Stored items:
• • • • • • •

## config.mk

```make
export PLATFORM = sky130hd
export DESIGN_NAME = cnt60
export DESIGN_NICKNAME = d
export VERILOG_FILES = /design/src/rtl/cnt60_pkg.sv /design/src/rtl/cnt60_seg7dec.sv /design/src/rtl/cnt60.sv
export SDC_FILE = /design/constraint.sdc
export NUM_CORES = 1
export LEC_CHECK = 0
export BUFFER_PORTS_ARGS = -buffer_cell sky130_fd_sc_hd__buf_4
export CORE_UTILIZATION = 48
export DETAILED_ROUTE_END_ITERATION = 10
export HOLD_SLACK_MARGIN = 0.15
export PLACE_DENSITY_LB_ADDON = 0.2
export SYNTH_ARGS = -nofsm -noshare
export SYNTH_HDL_FRONTEND = slang
export SYNTH_SLANG_ARGS = --single-unit
```

## constraint.sdc

```tcl
create_clock -name CLK -period 2.25 [get_ports CLK]
set_input_delay 0.3375 -clock CLK [delete_from_list [all_inputs] [get_ports CLK]]
set_output_delay 0.3375 -clock CLK [all_outputs]
set_load 0.01 [all_outputs]
```

## src/rtl/cnt60_pkg.sv

```systemverilog
// cnt60_pkg: constants shared by the modulo-60 BCD counter and its
// 7-segment decoders.
//   DIGIT_W   : width of one BCD digit
//   LOW_MAX   : last value of the ones digit before it wraps
//   UP_MAX    : last value of the tens digit before it wraps
//   SEG_TABLE : active-low {g,f,e,d,c,b,a} patterns for digits 0-9
//   SEG_BLANK : all segments off, shown for non-BCD codes 10-15
package cnt60_pkg;

   localparam int unsigned DIGIT_W = 4;
   localparam int unsigned SEG_W   = 7;

   localparam logic [DIGIT_W-1:0] LOW_MAX = 4'd9;
   localparam logic [DIGIT_W-1:0] UP_MAX  = 4'd5;

   localparam logic [SEG_W-1:0] SEG_BLANK = 7'b1111111;

   localparam logic [SEG_W-1:0] SEG_TABLE [0:9] = '{
      7'b1000000,  // 0
      7'b1111001,  // 1
      7'b0100100,  // 2
      7'b0110000,  // 3
      7'b0011001,  // 4
      7'b0010010,  // 5
      7'b0000010,  // 6
      7'b1111000,  // 7
      7'b0000000,  // 8
      7'b0010000   // 9
   };

endpackage

```

## src/rtl/cnt60_seg7dec.sv

```systemverilog
// seg7dec: BCD digit to active-low 7-segment pattern, purely combinational.
//   digit : 4-bit input code
//   seg   : 7-bit active-low segments, bit order {g,f,e,d,c,b,a};
//           codes 10-15 are shown blank
module seg7dec
   import cnt60_pkg::*;
(
   input  logic [DIGIT_W-1:0] digit,
   output logic [SEG_W-1:0]   seg
);

   always_comb begin
      seg = SEG_BLANK;
      if (digit <= LOW_MAX) begin
         seg = SEG_TABLE[digit];
      end
   end

endmodule

```

## src/rtl/cnt60.sv

```systemverilog
// cnt60: modulo-60 two-digit BCD counter with 7-segment outputs.
//   CLK      : system clock, rising edge
//   RST      : synchronous active-high reset, overrides cnten
//   cnten    : count enable, one step per rising edge while high
//   digitlow : ones digit register (0-9)
//   digitup  : tens digit register (0-5)
//   cnt60up  : combinational carry, high while enabled at count 59
//   hex0     : active-low segments of digitlow
//   hex1     : active-low segments of digitup
module cnt60
   import cnt60_pkg::*;
(
   input  logic               CLK,
   input  logic               RST,
   input  logic               cnten,
   output logic [DIGIT_W-1:0] digitlow,
   output logic [DIGIT_W-1:0] digitup,
   output logic               cnt60up,
   output logic [SEG_W-1:0]   hex0,
   output logic [SEG_W-1:0]   hex1
);

   // Comparisons use >= so that out-of-range digits (e.g. after a force)
   // recover to zero on the next enabled edge instead of counting upward.
   always_ff @(posedge CLK) begin
      if (RST) begin
         digitlow <= '0;
         digitup  <= '0;
      end else if (cnten) begin
         if (digitlow >= LOW_MAX) begin
            digitlow <= '0;
            if (digitup >= UP_MAX) begin
               digitup <= '0;
            end else begin
               digitup <= digitup + 1'b1;
            end
         end else begin
            digitlow <= digitlow + 1'b1;
         end
      end
   end

   assign cnt60up = cnten & (digitup == UP_MAX) & (digitlow == LOW_MAX);

   seg7dec u_dec_low (
      .digit (digitlow),
      .seg   (hex0)
   );

   seg7dec u_dec_up (
      .digit (digitup),
      .seg   (hex1)
   );

endmodule

```

==> results of run 1 <==
==> critical path, cell delays in order, from the launching register on <==
cell	delay [ps]
dfxtp_2	350
inv_1	150
ha_1	260
nor2_1	70
and2_1	180
o32a_1	330
buf_4	140
==> final timing paths <==
kind | startpoint | end | slack [ps]
max | digitup[0]$_SDFFE_PP0P_ | hex1[6] | 180
min | RST | digitup[2]$_SDFFE_PP0P_ | 290
max reg2reg | digitup[1]$_SDFFE_PP0P_ | digitup[2]$_SDFFE_PP0P_ | 670
min reg2reg | digitup[0]$_SDFFE_PP0P_ | digitup[0]$_SDFFE_PP0P_ | 560
==> through the flow <==
step	hold slack, ps	cell area, sq um	total power [W]	setup slack (ps)
after global placement	564	960	0.000251	421
after detailed placement	573	960	0.000253	403
final	295	986	0.000370	176
after CTS	292	982	0.000370	108
after floorplan	584	769	0.000212	521
after global routing	295	986	0.000389	80.2
==> layer usage <==
| layer | vias to the layer above | global-route usage (%) | routed length [um] |
|---|---|---|---|
| met5 | - | 0 | 0 |
| met4 | 0 | 5.00 | 0 |
| met3 | 0 | 8.62 | 87 |
| met2 | 18 | 39.4 | 886 |
| met1 | 353 | 21.5 | 780 |
| li1 | 396 | - | - |
==> synth_stat cells <==
cell / count
dfxtp_1: 8
nand3_1: 2
o21ai_0: 7
o21a_1: 1
a21oi_4: 1
or3_1: 1
nand2_1: 10
mux2i_1: 4
and2_1: 1
a21oi_1: 4
a2bb2oi_1: 1
buf_1: 1
nand2b_1: 3
a21bo_1: 1
a32oi_1: 1
clkbuf_1: 3
xor2_1: 1
o32a_1: 1
xnor2_1: 2
a211oi_1: 2
o22a_1: 1
ha_1: 11
nor3b_1: 1
nor3_1: 5
o31ai_1: 1
buf_2: 2
nand4_1: 1
nor4_1: 1
nand2b_4: 1
a21oi_2: 1
inv_1: 7
nor2_1: 16
==> cell usage in the layout (no fill, tap or decap), types with 4 or more instances in the layout <==
cell     netlist  layout
dfxtp_1        8       5
inv_1          7       7
nor3_1         5       5
o21ai_0        7       7
nand2_1       10      10
nor2_1        16      16
a21oi_1        4       4
mux2i_1        4       4
buf_4          0      26
ha_1          11      11
==> sequential cells by signal, indices dropped and copies added, names as in the netlist <==
signal and count:
digitlow 4, digitup 4
==> kinds of logic after synthesis <==
family                   synth area share [%]
buffers and inverters                    6.67
AO/OA/AOI/OAI                            20.3
XOR/XNOR                                 3.42
flip-flops                               20.8
adder cells (fa/ha/maj)                  17.9
multiplexers                             5.20
AND/OR/NAND/NOR                          25.7
==> cell type report <==
| cell class | count | share of cell area [%] |
|---|---|---|
| inverter | 7 | 2.66 |
| timing repair buffer | 26 | 19.8 |
| multi-input combinational | 82 | 56.6 |
| tap | 16 | 2.03 |
| clock buffer | 3 | 2.28 |
| sequential | 8 | 16.6 |
==> power by group <==
part           switching [W]  leakage (nW)  internal [W]
combinational      0.0000518         0.372     0.0000458
clock              0.0000588        0.0138     0.0000617
sequential        0.00000573        0.0663      0.000146
==> what timing repair did <==
action,CTS,global route
hold buffers,0,0
resized for setup,0,3
endpoints found under the setup margin,0,3
==> impl_metrics.ini, run 1 <==
[global_routing]
grt_first_pass_wirelength_mm = 2.85
grt-ovfl-total = 0
antenna_found_initial = 0
first_global_vias = 674
grt_max_degree = 16
grtUsageTotal_pct = 21.0

[floorplan]
dieArea_sq_um = 1770
num_rows = 14
io_pins = 26
core-area_sq_um = 1510
die_x_um = 42.0
start_util_pct = 51.1
die_h_um = 42.0

[sta]
hold_violations = 0
fin_crit_sh_pct = 92.2
drv_slew = 0
post-route-min-period_ps = 2070
setup_violations = 0
worst_pin_slew_ps = 430
setup_tns_ps = 0
final.setup_skew_ps = 1.74
slew_headroom_pct = 71.3
rsz0062_at_grt = no
fmax_ghz = 0.482

[clock_tree]
cts-root-buf = clkbuf_4
clock_latency_ps = 260
postCtsSetupBuffers = 0
cts.clk_slew.worst_paths_ps = 60
h-tree-depth = 1
cts_tree = built
cts_buffers = 3
clockBufferDepth = 2
cts.sinks = 8

[setup_path]
cp.required_ps = 1910
cp.arrival_ps = 1740
start_kind = register
crit_fanout = 6
crit_path_end_kind = output pin
critPathKind = reg -> out
r2r_cells = 6

[synth]
netlist_area_sq_um = 769
syn-mean-instance-area_sq_um = 7.47
ys.warnings.count = 0
synth_fp_nets = 117
ys_ff_latch = 8
synth_sequential_area_ratio_pct = 20.8
synth_cell_type_count = 32
netlist.area_leader.share_pct = 20.8
netlist_top_cells_area = dfxtp_1, ha_1, nor2_1
netlist_instances = 103
synth_largest_area_cell = dfxtp_1

[power]
leakage_nw = 0.452
power_density_nw_per_um2 = 375
vdd_drop_max_v = 0.000411

[routing]
drc = 0
first_pass_iters = 3
first_iter_violations = 7
wire_per_inst_um = 12.4
routed_wl_mm = 1.76
vias = 767
ant_nets = 0
vias_per_cell = 5.40

[final_layout]
multiInputGateArea_sq_um = 558
layout-drive-gt1-share_pct = 27.8
fill_cells = 139
syn_to_final_growth_pct = 28.1
finalNonFillerCells = 142
fin_util_pct = 65.4
n_antenna_cell = 0
nets = 142
seq_area_sq_um = 164

[placed_design]
dp_hpwl_mm = 1.29
gp_congestion = 0.813
io_buffers = 25
place_inst = 139

[status]
status = finished, final reports clean

[hold_path]
worstHoldPathCells = 2
hp-class = in -> reg

[flow_run]
maxCapViolations = 0
Power figures use the tool's default switching activity.
==> inputs of run 2 (changes only) <==
Settings changed: CELL_PAD_IN_SITES_DETAIL_PLACEMENT set to 0, CELL_PAD_IN_SITES_GLOBAL_PLACEMENT set to 1, CORE_UTILIZATION 48 to 37.
==> run 2 against run 1 <==
Against the previous run: total power fell by 5.0%; clock power fell by 14%; critical path depth rose by 1; maximum frequency barely moved; final cell count rose by 7.0%; final area rose by 0.38%; non-clock buffer count fell by 1; die area rose by 28%; clock skew rose by 0.82 ps; first-iteration DRC count rose by 57%; core utilization fell by 15 points; worst hold slack improved by 8.0 ps; critical path type unchanged; largest cell class unchanged.
==> impl_metrics.ini, run 2 (synthesized netlist as in run 1, its figures left out) <==
[hold_path]
hp-class = in -> reg

[final_layout]
layout_commonest_cell = buf_4
nets = 141
finalInstanceArea_sq_um = 990
layout-drive-gt1-share_pct = 25.6
seq_area_sq_um = 161
fill_cells = 224
n_antenna_cell = 0
multiInputGateArea_sq_um = 558
mostFrequentLayoutCells = buf_4, nor2_1, ha_1
reg_top3 = digitlow x4, digitup x4
syn_to_final_growth_pct = 28.6

[clock_tree]
clock_latency_ps = 240
clockBufferDepth = 2
cts.sinks = 8
cts_buffers = 3
cts_tree = built
hold_buffers = 0
cts.clk_slew.worst_paths_ps = 50
cts-root-buf = clkbuf_4
h-tree-depth = 1

[sta]
rsz0062_at_grt = no
worst_pin_slew_ps = 452
drv_slew = 0
setup_tns_ps = 0
post-route-min-period_ps = 2070
fmax_ghz = 0.482
final.setup_skew_ps = 2.56
hold_violations = 0
fin_crit_sh_pct = 92.2
setup_violations = 0
timing.final.ws_setup_ps = 176
slew_headroom_pct = 69.8

[routing]
first_pass_iters = 4
vias = 721
ant_nets = 0
first_iter_violations = 11
vias_per_cell = 4.74
wire_per_inst_um = 11.4
drc = 0
routed_wl_mm = 1.73

[floorplan]
dieArea_sq_um = 2270
core-area_sq_um = 1960
die_h_um = 47.6
num_rows = 16
io_pins = 26
die_x_um = 47.6
start_util_pct = 39.2

[placed_design]
pre_cts_slack_ps = 347
gp_congestion = 0.840
io_buffers = 25
dp_hpwl_mm = 1.34
placed_area_sq_um = 966

[global_routing]
first_global_vias = 579
antenna_found_initial = 0
grt-ovfl-total = 0
grt_first_pass_wirelength_mm = 2.66
grtUsageTotal_pct = 16.4
grt_max_degree = 16

[power]
vdd_drop_max_v = 0.000334
power_density_nw_per_um2 = 355
leakage_nw = 0.446

[setup_path]
critPathKind = reg -> out
cp.required_ps = 1910
start_kind = register
crit_fanout = 8
crit_path_end_kind = output pin
cp.arrival_ps = 1740

[flow_run]
maxCapViolations = 0

[status]
status = finished, final reports clean
## run 2: timing repair
item	CTS	global route
setup endpoints to repair	0	3
hold endpoints to repair	0	0
setup buffers	0	0
resized for setup	0	1
## run 2: final cells by class
class	instances	share of cell area [%]
Tap cell	27	3.41
Sequential cell	8	16.3
Inverter	7	2.65
Timing Repair Buffer	25	19.0
Clock buffer	3	2.28
Multi-Input combinational cell	82	56.4
## run 2: stage by stage
step	utilization (%)	hold slack [ps]	power, W	instances
after floorplan	-	584	0.000212	103
after global placement	49.2	561	0.000250	149
after detailed placement	49.2	559	0.000251	149
after CTS	50.4	293	0.000357	152
after global routing	50.4	316	0.000374	152
final	50.4	303	0.000351	152
## run 2: power by group
group | leakage, nW | switching, W | internal (W)
clock network | 0.0138 | 0.0000432 | 0.0000607
logic | 0.367 | 0.0000475 | 0.0000434
registers | 0.0651 | 0.0000100 | 0.000146
total | 0.446 | 0.000101 | 0.000251
## run 2: worst paths after layout
path                                          startpoint                 endpoint  slack [ps]  cells past startpoint
worst min register to register   digitup[0]$_SDFFE_PP0P_  digitup[0]$_SDFFE_PP0P_         600                      2
worst min-delay path                                 RST  digitup[2]$_SDFFE_PP0P_         300                      2
worst max register to register   digitup[1]$_SDFFE_PP0P_  digitup[2]$_SDFFE_PP0P_         600                      6
worst max-delay path            digitlow[1]$_SDFFE_PP0P_                  hex0[0]         180                      7
## run 2: critical path, stage by stage (launching register included)
cell	delay (ps)
dfxtp_1	470
inv_1	120
ha_1	250
nor2_1	190
nand2_1	130
o21a_1	160
nand2_1	60
buf_4	110
## run 2: routing by layer
layer / vias to the layer above / part of all wire (%) / GRT usage (%) / wire, um
met5: - / 0 / 0 / 0
met4: 0 / 0 / 6.67 / 0
met3: 0 / 2.5 / 1.13 / 43
met2: 13 / 42 / 22.2 / 724
met1: 314 / 56 / 26.3 / 958
li1: 394 / - / - / -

• • • • • • •

Exercise brief: Counting only those lines of the data above where the word "tens" appears, give the number and nothing more.

Task answer: 2